La idea es escribir como una conversación. O sea, si uno habla tonto, pues que escriba tonto para los tontos.
En anexo va la famosa carta de ventas del dollar de 8 páginas de Gary Halbert, el gurú de Isra Bravo, que en la forma nada tiene que ver con Isra Bravo. Pero en la esencia los dos cuentan historietas a su modo. Eso es lo que importa.

A lo que voy.

Hoy mismo en Facebook ha salido el nuevo líder de Irán, el hijo del muerto, y me extrañó.
En vez de la retórica emocional de mandar a los enemigos al diablo, hablaba calmadamente, como una lección de desarrollo personal judío, en modo de frases cortas de copywriting.
Quizá haya sido incluso un video hecho por IA.
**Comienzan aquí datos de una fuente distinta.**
==> src/hw/softmax_pkg.sv <==
// Shared sizes, fixed-point shift and sequencer states for the softmax pipeline RTL
package softmax_pkg;

    // ------------------------------
    // Default sizes
    // ------------------------------

    // Element width of scores and weights
    parameter int DEF_DATA_WIDTH = 16;

    // Sequence length, also the number of elements per row
    parameter int DEF_SEQ_LEN = 8;

    // Attention heads
    parameter int DEF_NUM_HEADS = 1;

    // Width of the row number carried with each row (up to 65536 rows)
    parameter int ROW_IDX_WIDTH = 16;

    // ------------------------------
    // Fixed point
    // ------------------------------

    // ReLU value is scaled by 2**FRAC_SHIFT before the divide
    parameter int FRAC_SHIFT = 4;

    // ------------------------------
    // Sequencer states
    // ------------------------------

    typedef enum logic [1:0] {
        SEQ_IDLE  = 2'd0,
        SEQ_ISSUE = 2'd1,
        SEQ_DRAIN = 2'd2,
        SEQ_DONE  = 2'd3
    } seq_state_t;

endpackage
Pero al mismo tiempo mi antiguo gurú americano, Marshall Goldsmith, me envía su newsletter también en el mismo estilo que transcribo abajo.

Moraleja:

El covid nos ha hecho más agresivos e arrogantes (según el titular del nuevo libro de Isra Bravo a salir en Abril), haciendo que estrellas como Isra Bravo y Monge Malo luciesen.

Ahora, con la IA, me parece que los nuevos putos amos van a ser aquellos que sean robotizados y quizá lobotomizados.
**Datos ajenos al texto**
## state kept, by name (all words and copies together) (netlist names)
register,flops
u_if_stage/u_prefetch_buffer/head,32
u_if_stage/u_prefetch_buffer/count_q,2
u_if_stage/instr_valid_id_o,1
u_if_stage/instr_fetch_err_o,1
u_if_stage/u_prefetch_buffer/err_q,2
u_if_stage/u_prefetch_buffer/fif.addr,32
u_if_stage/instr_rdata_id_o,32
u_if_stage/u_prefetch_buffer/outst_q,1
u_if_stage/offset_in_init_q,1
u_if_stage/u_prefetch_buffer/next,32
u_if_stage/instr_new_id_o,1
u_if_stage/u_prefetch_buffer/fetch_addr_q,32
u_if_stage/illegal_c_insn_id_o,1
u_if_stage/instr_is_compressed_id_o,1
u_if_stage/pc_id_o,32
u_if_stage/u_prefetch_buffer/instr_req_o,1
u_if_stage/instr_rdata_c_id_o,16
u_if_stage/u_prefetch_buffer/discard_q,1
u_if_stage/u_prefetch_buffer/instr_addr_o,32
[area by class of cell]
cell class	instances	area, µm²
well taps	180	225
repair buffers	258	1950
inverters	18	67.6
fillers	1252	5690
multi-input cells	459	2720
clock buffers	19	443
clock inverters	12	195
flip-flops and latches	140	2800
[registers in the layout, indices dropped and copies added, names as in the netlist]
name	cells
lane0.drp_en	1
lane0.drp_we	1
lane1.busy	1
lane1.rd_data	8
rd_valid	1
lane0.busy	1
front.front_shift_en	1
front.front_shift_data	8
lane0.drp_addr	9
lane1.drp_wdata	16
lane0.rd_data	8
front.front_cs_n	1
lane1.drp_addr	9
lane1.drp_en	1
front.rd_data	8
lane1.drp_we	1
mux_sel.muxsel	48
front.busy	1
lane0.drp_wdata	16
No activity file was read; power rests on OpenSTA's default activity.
$ cat config.mk
export PLATFORM = sky130hd
export DESIGN_NAME = id_stage_reg
export DESIGN_NICKNAME = d
export VERILOG_FILES = /design/src/design/id_pkg.sv /design/src/design/id_stage_reg.sv
export SDC_FILE = /design/constraint.sdc
export NUM_CORES = 1
export LEC_CHECK = 0
export ABC_AREA = 1
export BUFFER_PORTS_ARGS = -buffer_cell sky130_fd_sc_hd__buf_2
export CAP_MARGIN = 20
export CORE_ASPECT_RATIO = 0.8
export CORE_MARGIN = 1.5
export CORE_UTILIZATION = 38
export CTS_BUF_LIST = sky130_fd_sc_hd__clkbuf_8
export DETAILED_ROUTE_END_ITERATION = 10
export GPL_ROUTABILITY_DRIVEN = 0
export PLACE_DENSITY = 0.86
export SYNTH_ARGS = -nofsm -noshare
export SYNTH_HDL_FRONTEND = slang
export SYNTH_SLANG_ARGS = --single-unit
$ cat constraint.sdc
create_clock -name clk -period 4.3 [get_ports clk]
set_clock_uncertainty 0.15 [all_clocks]
set_input_delay 0.215 -clock clk [delete_from_list [all_inputs] [get_ports clk]]
set_output_delay 0.215 -clock clk [all_outputs]
set_load 0.03 [all_outputs]
File: src/design/id_pkg.sv
`default_nettype none

package id_pkg;

    typedef logic [31:0] word_t;
    typedef logic [4:0]  reg_addr_t;
    typedef logic [11:0] alu_op_t;
    typedef logic [2:0]  br_kind_t;

    // one-hot bit positions in alu_op_t
    localparam int ALU_ADD  = 0;
    localparam int ALU_SUB  = 1;
    localparam int ALU_SLT  = 2;
    localparam int ALU_SLTU = 3;
    localparam int ALU_AND  = 4;
    localparam int ALU_NOR  = 5;
    localparam int ALU_OR   = 6;
    localparam int ALU_XOR  = 7;
    localparam int ALU_SLL  = 8;
    localparam int ALU_SRL  = 9;
    localparam int ALU_SRA  = 10;
    localparam int ALU_LUI  = 11;

    localparam int        NUM_REGS    = 32;
    localparam reg_addr_t RA_REG      = 5'd1;
    localparam word_t     LINK_OFFSET = 32'd4;

    // major opcode, instr[31:26]
    localparam logic [5:0] OP6_ALU       = 6'h00;
    localparam logic [5:0] OP6_LU12I     = 6'h05;
    localparam logic [5:0] OP6_PCADDU12I = 6'h07;
    localparam logic [5:0] OP6_MEM       = 6'h0a;
    localparam logic [5:0] OP6_JIRL      = 6'h13;
    localparam logic [5:0] OP6_B         = 6'h14;
    localparam logic [5:0] OP6_BL        = 6'h15;
    localparam logic [5:0] OP6_BEQ       = 6'h16;
    localparam logic [5:0] OP6_BNE       = 6'h17;
    localparam logic [5:0] OP6_BLT       = 6'h18;
    localparam logic [5:0] OP6_BGE       = 6'h19;
    localparam logic [5:0] OP6_BLTU      = 6'h1a;
    localparam logic [5:0] OP6_BGEU      = 6'h1b;

    localparam br_kind_t BR_NONE   = 3'd0;
    localparam br_kind_t BR_EQ     = 3'd1;
    localparam br_kind_t BR_NE     = 3'd2;
    localparam br_kind_t BR_LT     = 3'd3;
    localparam br_kind_t BR_GE     = 3'd4;
    localparam br_kind_t BR_LTU    = 3'd5;
    localparam br_kind_t BR_GEU    = 3'd6;
    localparam br_kind_t BR_ALWAYS = 3'd7;

endpackage

`default_nettype wire
File: src/design/id_dec_if.sv
`default_nettype none

interface id_dec_if;

    id_pkg::reg_addr_t raddr1;
    id_pkg::reg_addr_t raddr2;
    logic              need_r1;
    logic              need_r2;
    logic              src1_is_pc;
    logic              src2_is_imm;
    id_pkg::word_t     imm;
    id_pkg::br_kind_t  br_kind;
    id_pkg::word_t     br_offs;
    // jirl targets rj + offset
    logic              br_uses_rj;

    modport dec (
        output raddr1, raddr2, need_r1, need_r2, src1_is_pc, src2_is_imm, imm,
        output br_kind, br_offs, br_uses_rj
    );

    modport opnd (
        input raddr1, raddr2, need_r1, need_r2, src1_is_pc, src2_is_imm, imm
    );

    modport br (
        input br_kind, br_offs, br_uses_rj
    );

endinterface

`default_nettype wire

File: src/design/operand_bypass.sv
`default_nettype none

module operand_bypass (
    input  logic              clk,
    id_dec_if.opnd            dec,
    input  id_pkg::word_t     pc,
    input  logic              id_valid,
    input  logic              ex_we,
    input  id_pkg::reg_addr_t ex_waddr,
    input  id_pkg::word_t     ex_wdata,
    input  logic              ex_is_load,
    input  logic              mem_we_fwd,
    input  id_pkg::reg_addr_t mem_waddr,
    input  id_pkg::word_t     mem_wdata,
    input  logic              wb_we,
    input  id_pkg::reg_addr_t wb_waddr,
    input  id_pkg::word_t     wb_wdata,
    output id_pkg::word_t     rj_value,
    output id_pkg::word_t     rkd_value,
    output id_pkg::word_t     alu_src1,
    output id_pkg::word_t     alu_src2,
    output logic              stall
);

    id_pkg::word_t rf_rdata1;
    id_pkg::word_t rf_rdata2;

    function automatic logic hit(id_pkg::reg_addr_t ra, logic we, id_pkg::reg_addr_t wa);
        return (ra != '0) && we && (ra == wa);
    endfunction

    // youngest producer wins
    function automatic id_pkg::word_t fwd(id_pkg::reg_addr_t ra, id_pkg::word_t rf_data);
        if (hit(ra, ex_we, ex_waddr)) begin
            return ex_wdata;
        end else if (hit(ra, mem_we_fwd, mem_waddr)) begin
            return mem_wdata;
        end else if (hit(ra, wb_we, wb_waddr)) begin
            return wb_wdata;
        end
        return rf_data;
    endfunction

    regfile u_regfile (
        .clk    (clk),
        .raddr1 (dec.raddr1),
        .rdata1 (rf_rdata1),
        .raddr2 (dec.raddr2),
        .rdata2 (rf_rdata2),
        .we     (wb_we),
        .waddr  (wb_waddr),
        .wdata  (wb_wdata)
    );

    always_comb begin
        rj_value  = fwd(dec.raddr1, rf_rdata1);
        rkd_value = fwd(dec.raddr2, rf_rdata2);
    end

    // load data only ready in mem
    assign stall = id_valid & ex_is_load &
                   ((dec.need_r1 & hit(dec.raddr1, ex_we, ex_waddr)) |
                    (dec.need_r2 & hit(dec.raddr2, ex_we, ex_waddr)));

    assign alu_src1 = dec.src1_is_pc  ? pc      : rj_value;
    assign alu_src2 = dec.src2_is_imm ? dec.imm : rkd_value;

endmodule

`default_nettype wire

File: src/design/regfile.sv
`default_nettype none

module regfile (
    input  logic              clk,
    input  id_pkg::reg_addr_t raddr1,
    input  id_pkg::reg_addr_t raddr2,
    output id_pkg::word_t     rdata1,
    output id_pkg::word_t     rdata2,
    input  logic              we,
    input  id_pkg::reg_addr_t waddr,
    input  id_pkg::word_t     wdata
);

    id_pkg::word_t rf [id_pkg::NUM_REGS];

    always_ff @(posedge clk) begin
        if (we && waddr != '0) begin
            rf[waddr] <= wdata;
        end
    end

    // r0 hardwired to zero
    assign rdata1 = (raddr1 == '0) ? '0 : rf[raddr1];
    assign rdata2 = (raddr2 == '0) ? '0 : rf[raddr2];

endmodule

`default_nettype wire

File: src/flat_wrapper.sv
// flat-port wrapper written by rule: the top's interface ports become plain ports
module operand_bypass_flat 
  (clk, pc, id_valid, ex_we, ex_waddr, ex_wdata, ex_is_load, mem_we_fwd, mem_waddr, mem_wdata, wb_we, wb_waddr, wb_wdata, rj_value, rkd_value, alu_src1, alu_src2, stall, dec_raddr1, dec_raddr2, dec_need_r1, dec_need_r2, dec_src1_is_pc, dec_src2_is_imm, dec_imm);
  id_dec_if dec_i ();
  input  logic clk;
  input  id_pkg::word_t pc;
  input  logic id_valid;
  input  logic ex_we;
  input  id_pkg::reg_addr_t ex_waddr;
  input  id_pkg::word_t ex_wdata;
  input  logic ex_is_load;
  input  logic mem_we_fwd;
  input  id_pkg::reg_addr_t mem_waddr;
  input  id_pkg::word_t mem_wdata;
  input  logic wb_we;
  input  id_pkg::reg_addr_t wb_waddr;
  input  id_pkg::word_t wb_wdata;
  output id_pkg::word_t rj_value;
  output id_pkg::word_t rkd_value;
  output id_pkg::word_t alu_src1;
  output id_pkg::word_t alu_src2;
  output logic stall;
  input wire logic [$bits(dec_i.raddr1)-1:0] dec_raddr1;
  input wire logic [$bits(dec_i.raddr2)-1:0] dec_raddr2;
  input wire logic [$bits(dec_i.need_r1)-1:0] dec_need_r1;
  input wire logic [$bits(dec_i.need_r2)-1:0] dec_need_r2;
  input wire logic [$bits(dec_i.src1_is_pc)-1:0] dec_src1_is_pc;
  input wire logic [$bits(dec_i.src2_is_imm)-1:0] dec_src2_is_imm;
  input wire logic [$bits(dec_i.imm)-1:0] dec_imm;
  assign dec_i.raddr1 = dec_raddr1;
  assign dec_i.raddr2 = dec_raddr2;
  assign dec_i.need_r1 = dec_need_r1;
  assign dec_i.need_r2 = dec_need_r2;
  assign dec_i.src1_is_pc = dec_src1_is_pc;
  assign dec_i.src2_is_imm = dec_src2_is_imm;
  assign dec_i.imm = dec_imm;
  operand_bypass u_core (.clk(clk), .dec(dec_i), .pc(pc), .id_valid(id_valid), .ex_we(ex_we), .ex_waddr(ex_waddr), .ex_wdata(ex_wdata), .ex_is_load(ex_is_load), .mem_we_fwd(mem_we_fwd), .mem_waddr(mem_waddr), .mem_wdata(mem_wdata), .wb_we(wb_we), .wb_waddr(wb_waddr), .wb_wdata(wb_wdata), .rj_value(rj_value), .rkd_value(rkd_value), .alu_src1(alu_src1), .alu_src2(alu_src2), .stall(stall));
endmodule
Bueno, ya sabes, la llave del éxito para el próximo trienio o quizás no 🙂


---------- Forwarded message ---------
From: Marshall Goldsmith Stakeholder Centered Coaching®
Date: Wed, 11 Mar 2026 at 02:57
Subject: What does a thermostat have to do with leadership?





Dear Augusto,


A few years ago I walked into a boardroom that felt… tense.
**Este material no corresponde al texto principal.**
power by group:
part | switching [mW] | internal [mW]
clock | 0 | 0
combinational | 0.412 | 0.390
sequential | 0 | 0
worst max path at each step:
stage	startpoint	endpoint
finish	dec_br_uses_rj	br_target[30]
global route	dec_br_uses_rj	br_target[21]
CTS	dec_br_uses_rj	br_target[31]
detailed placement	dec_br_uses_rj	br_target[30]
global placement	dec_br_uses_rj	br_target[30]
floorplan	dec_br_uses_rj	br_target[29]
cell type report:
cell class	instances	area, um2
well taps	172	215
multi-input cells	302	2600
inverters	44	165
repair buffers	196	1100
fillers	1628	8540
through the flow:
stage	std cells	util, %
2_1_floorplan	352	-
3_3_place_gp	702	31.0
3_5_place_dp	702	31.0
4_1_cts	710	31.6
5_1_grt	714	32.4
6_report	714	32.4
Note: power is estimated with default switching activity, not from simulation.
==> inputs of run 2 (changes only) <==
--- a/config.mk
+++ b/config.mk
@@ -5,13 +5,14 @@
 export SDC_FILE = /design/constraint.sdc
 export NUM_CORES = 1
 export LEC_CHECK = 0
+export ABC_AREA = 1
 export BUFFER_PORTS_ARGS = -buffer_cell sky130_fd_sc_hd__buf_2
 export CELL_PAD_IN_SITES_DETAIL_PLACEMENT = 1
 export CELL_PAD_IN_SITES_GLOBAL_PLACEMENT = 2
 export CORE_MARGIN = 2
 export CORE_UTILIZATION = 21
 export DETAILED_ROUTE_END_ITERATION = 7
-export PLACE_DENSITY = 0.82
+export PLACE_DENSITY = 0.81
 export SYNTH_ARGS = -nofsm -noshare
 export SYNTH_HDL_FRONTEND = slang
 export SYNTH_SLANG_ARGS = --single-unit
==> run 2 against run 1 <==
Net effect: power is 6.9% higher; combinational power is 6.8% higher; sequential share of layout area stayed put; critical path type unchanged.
File: src/hdl/fetch_pkg.sv
`default_nettype none

package fetch_pkg;

    typedef logic [31:0] word_t;
    typedef logic [31:0] addr_t;
    typedef logic [15:0] half_t;

    // buffer state of the fetch unit
    typedef enum logic {
        DIRECT,
        USE_BUFFER
    } fetch_state_t;

    localparam logic [6:0] OPC_BRANCH = 7'b1100011;
    localparam logic [6:0] OPC_JAL    = 7'b1101111;
    localparam logic [6:0] OPC_JALR   = 7'b1100111;

    // B-type offset, sign extended
    function automatic word_t imm_b(input word_t i);
        return {{20{i[31]}}, i[7], i[30:25], i[11:8], 1'b0};
    endfunction

    // J-type offset, sign extended
    function automatic word_t imm_j(input word_t i);
        return {{12{i[31]}}, i[19:12], i[20], i[30:21], 1'b0};
    endfunction

endpackage

`default_nettype wire

File: src/hdl/mem_arbiter.sv
`timescale 1ns/10ps
`default_nettype none

module mem_arbiter
    import fetch_pkg::*;
#(
    parameter int MEM_WORDS = 1024
) (
    input  logic                         clk,
    input  logic                         reset_n,
    input  logic                         load_valid,
    output logic                         load_ready,
    input  logic [$clog2(MEM_WORDS)-1:0] load_addr,
    input  word_t                        load_data,
    input  logic                         rd_valid,
    output logic                         rd_ready,
    input  addr_t                        rd_addr,
    output word_t                        rd_data,
    output logic                         rd_rvalid,
    output logic                         mem_we,
    output logic [$clog2(MEM_WORDS)-1:0] mem_addr,
    output word_t                        mem_wdata,
    input  word_t                        mem_rdata
);

    localparam int MEM_AW = $clog2(MEM_WORDS);

    logic rd_pending;

    // loader always wins
    assign load_ready = 1'b1;
    assign mem_we     = load_valid & load_ready;
    assign rd_ready   = rd_valid & ~load_valid;

    assign mem_addr  = mem_we ? load_addr : rd_addr[MEM_AW+1:2];
    assign mem_wdata = load_data;

    always_ff @(posedge clk or negedge reset_n) begin
        if (!reset_n) begin
            rd_pending <= 1'b0;
        end else begin
            rd_pending <= rd_valid & rd_ready;
        end
    end

    assign rd_data   = mem_rdata;
    assign rd_rvalid = rd_pending;

endmodule

`default_nettype wire

File: config.mk
export PLATFORM = sky130hd
export DESIGN_NAME = mem_arbiter
export DESIGN_NICKNAME = d
export VERILOG_FILES = /design/src/hdl/fetch_pkg.sv /design/src/hdl/mem_arbiter.sv
export SDC_FILE = /design/constraint.sdc
export NUM_CORES = 1
export LEC_CHECK = 0
export ABC_AREA = 1
export CORE_AREA = 3 3 71 73
export CTS_CLUSTER_SIZE = 8
export DETAILED_ROUTE_END_ITERATION = 8
export DIE_AREA = 0 0 74 76
export DONT_BUFFER_PORTS = 1
export MAX_ROUTING_LAYER = met4
export SLEW_MARGIN = 20
export SYNTH_ARGS = -nofsm -noshare
export SYNTH_HDL_FRONTEND = slang
export SYNTH_SLANG_ARGS = --single-unit
export TNS_END_PERCENT = 50
File: constraint.sdc
create_clock -name clk -period 1.25 [get_ports clk]
set_clock_uncertainty 0.05 [all_clocks]
set_input_delay 0.375 -clock clk [delete_from_list [all_inputs] [get_ports clk]]
set_output_delay 0.375 -clock clk [all_outputs]
set_load 0.1 [all_outputs]
# Word level (Yosys, flattened, before mapping)
# Cells that the tools add are included.
# totals
reg_bits,1
inputBits,110
wordCells,5
out_inout_bits,78
# op_classes
bitwise_logic,3
n_mux,1
# op_table
op,n
10-bit 2-to-1 mux,1
1-bit bitwise AND,2
1-bit inverter,1

# Depth between registers and ports, before layout
# depth
ltp_word,3
ltp_mapped,3
depth_no_buf,3

# Least setup slack after synthesis
# No wires, ideal clock.
# synth_path
path_type,input to output
from,input port load_valid
to,output port rd_ready
stages,2
path_slack_ps,-955
path_buffers,1
required_ps,825
arrival_time_ps,1780
path_cell_list,buf_6 > nor2_1
# synth_between
elab_chain_len,2
# synth_lines
item,line,text
start: declaration,mem_arbiter.sv:11,"input logic load_valid,"
1-bit inverter,mem_arbiter.sv:33,assign rd_ready = rd_valid & ~load_valid;
1-bit bitwise AND,mem_arbiter.sv:33,
end: declaration,mem_arbiter.sv:16,"output logic rd_ready,"
# Every way passes these cells.

# Worst setup path after layout
# layout_path
from,input port load_valid
to,output port mem_addr[0]
# layout_between
elab_chain_len,1
# layout_lines
item,line,text
10-bit 2-to-1 mux,mem_arbiter.sv:35,assign mem_addr = mem_we ? load_addr : rd_addr[MEM_AW+1:2];
end: declaration,mem_arbiter.sv:21,"output logic [$clog2(MEM_WORDS)-1:0] mem_addr,"
# Every way passes these cells.

==> metrics.md <==
| Metric | Value |
|---|---|
| Run status | finished clean |
| CP peak stage delay | ~0.19 ns |
| Arr. time, crit path | between 0.7 and 0.8 ns |
| Synth Flop Type | dfrtp_1 |
| Pwr Density | 882 nW/um^2 |
| Routed vias/inst | 3.27 |
| Initial antenna violation count | 0 |
| Core ar. | 4410 um^2 |
| Layout Nets | between 150 and 200 |
| Post-CTS Setup Bufs | 0 |
| Initial drt markers | 8 |
| DP HPWL | 1110 um |
| Post-route cell area | ~480 um^2 |
| Row count | 24 |
| CP Capture Type | output port |
| Worst-path maximum fanout | 13 |
| Initial Utilization | 0.149 |
| Sequential-to-total area share from yosys stat | 0.0380 |
| Fin crit period | 1.20 ns |
| Max Fclk | 833 MHz |
| Vias | 311 |
| LEAKAGE | 0.202 nW |
| Synthesis Warnings | 0 |
| Mapped cell area | 659 um^2 |
| Max reg flops | 1 |
| Global route overflow | 0 |
| Fin Hold WS | slightly below 0.03 ns |
| Max Cap Viol | 0 |
| Unrepaired setup endpoints after global routing | no |
| Top post-synthesis cells by area | buf_4 75%, nand2_1 17%, dfrtp_1 3.8% |
| Router iterations before antenna repair | 2 |
| Kind of critical path | input pin to output port |
| Die height | 76 um |
| Antenna-violating nets left | 0 |
| EDFF count, synth | 0 |
| N_diodes | 0 |
| WL/cell | 14.4 um |
| Final Max Tran Viols | 0 |
| Die area | 5620 um^2 |
| Critical path, cell by cell | inv_8, nand2_1, nand2_8 |
| Startpoint types | input pin |
| Gate Count Post-Synth | 102 |
| First-pass GRT wire length | 1790 um |
| Total negative slack | 0 ns |
| Area added between synthesis and finish | -27.1% |
| Max VDD drop | between 0.0001 and 0.00015 V |
| Total track usage | 0.0418 |
| Vias in the first global route | 322 |
| GPL Wtd Cong | 0.560 |
| Most instantiated library cell after synthesis | buf_4 |
| Top post-synthesis cells by count | 66 x buf_4, 30 x nand2_1 |
| Worst endpoint required time | 0.83 ns |
| Syn_nets | 212 |
| Fraction of layout cells with a size suffix above 1 | 0.535 |
| Yosys top cell area share | 0.751 |
| Residual DRC | 0 |
| Slowest-stage cell, CP | nand2_8 |
| I/O pin cnt | roughly 190 |
| Final Worst Setup Slack | 0.0491 ns |
| Hold crit path type | input pin to async pin |
| Async S/R FF share, synth | 1.00 |
| #FFs+latches synth | 1 |
| IO Port Bufs | 0 |
| Cell taking the most area after synthesis | buf_4 |
| Post-Route WL | 1370 um |
| Count of final setup violators | 0 |
| Fin. Hold Viols | 0 |
| CTS clk-pin slew, worst paths | 0 ns |
| Synthesized area per cell | 6.46 um^2 |
| Die Span X | 74 um |
| Period utilization | 0.961 |
| Number of unique standard cell types used by synthesis | 8 |
| Largest net degree at the start of global routing | 14 |
| Pre-CTS WS | -0.124 ns |
| Area after DPL | 430 um^2 |
[through the flow]
stage	instances	power, mW	util
after detailed placement	95	0.406	0.0975
final	95	0.424	0.109
after global routing	95	0.435	0.109
after global placement	95	0.404	0.0975
after CTS	95	0.426	0.108
after floorplan	102	1.30	-
[report_power, final]
group,switching [mW],internal [mW],total (mW)
logic,0.285,0.102,0.388
registers,0.00137,0.0346,0.0360
clock network,0,0,0
total,0.287,0.137,0.424
[final cells by class]
class                           instances  area, um^2
Fill cell                             497        3930
Multi-Input combinational cell         32         215
Timing Repair Buffer                    8         160
Tap cell                               52        65.1
Sequential cell                         1        25.0
Inverter                                2        15.0
[worst max path at each step]
stage / from / endpoint / cells after the start
after floorplan: load_valid / rd_ready / 2
after global placement: load_valid / mem_addr[3] / 3
after detailed placement: load_valid / mem_addr[3] / 3
after CTS: load_valid / mem_addr[4] / 4
after global routing: load_valid / mem_addr[5] / 4
final: load_valid / mem_addr[0] / 3
[cells in the final DEF (no fill, tap or decap)]
cell type / netlist / final
conb_1: 1 / 1
dfrtp_1: 1 / 1
nand2_1: 30 / 17
nor2_4: 0 / 1
inv_8: 0 / 1
nand2_8: 0 / 4
inv_1: 1 / 1
nand2_2: 0 / 9
buf_12: 0 / 8
[cells by family after synthesis]
logic type / share of synthesized area
DFF: 0.0379
buffers and inverters: 0.780
and+or+nand+nor: 0.176
other: 0.00569
[worst max-delay path: cells and delay by family]
kind / cells / cell delay (ns)
simple gates: 2 / 0.32
buf+inv: 1 / 0.07
[timing repair]
item | CTS | global route
gates resized for setup | 9 | 1
cloned | 0 | 0
setup endpoints to repair | 10 | 1
pin swaps | 3 | 0
hold buffers | 0 | 0
[routing by layer]
metal	vias to the layer above	routed length (um)	track usage
li1	117	-	-
met1	130	304	0.0323
met2	34	618	0.0612
met3	30	230	0.0158
met4	0	214	0.0598
met5	-	0	-
(Power assumes the default switching activity.)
The meeting had already started before I arrived.
People were talking over each other.
The CEO looked frustrated.
The CFO looked defensive.


Afterward someone said to the CEO: “That meeting was chaotic.”
Another added: “You interrupted people a lot.”
Someone else said: “The team felt unheard.”


All of it was accurate. All of it was feedback. And all of it came too late.
It reminded me of something simple: Walking into a room that is 85°F and saying, “It’s hot in here.”


That’s feedback.

You’re describing the result. You’re reacting to the outcome. You’re correcting after the discomfort already exists.

Someone eventually turns on the AC and the temperature drops. But the system already drifted. People were already uncomfortable. Energy was already spent correcting the problem.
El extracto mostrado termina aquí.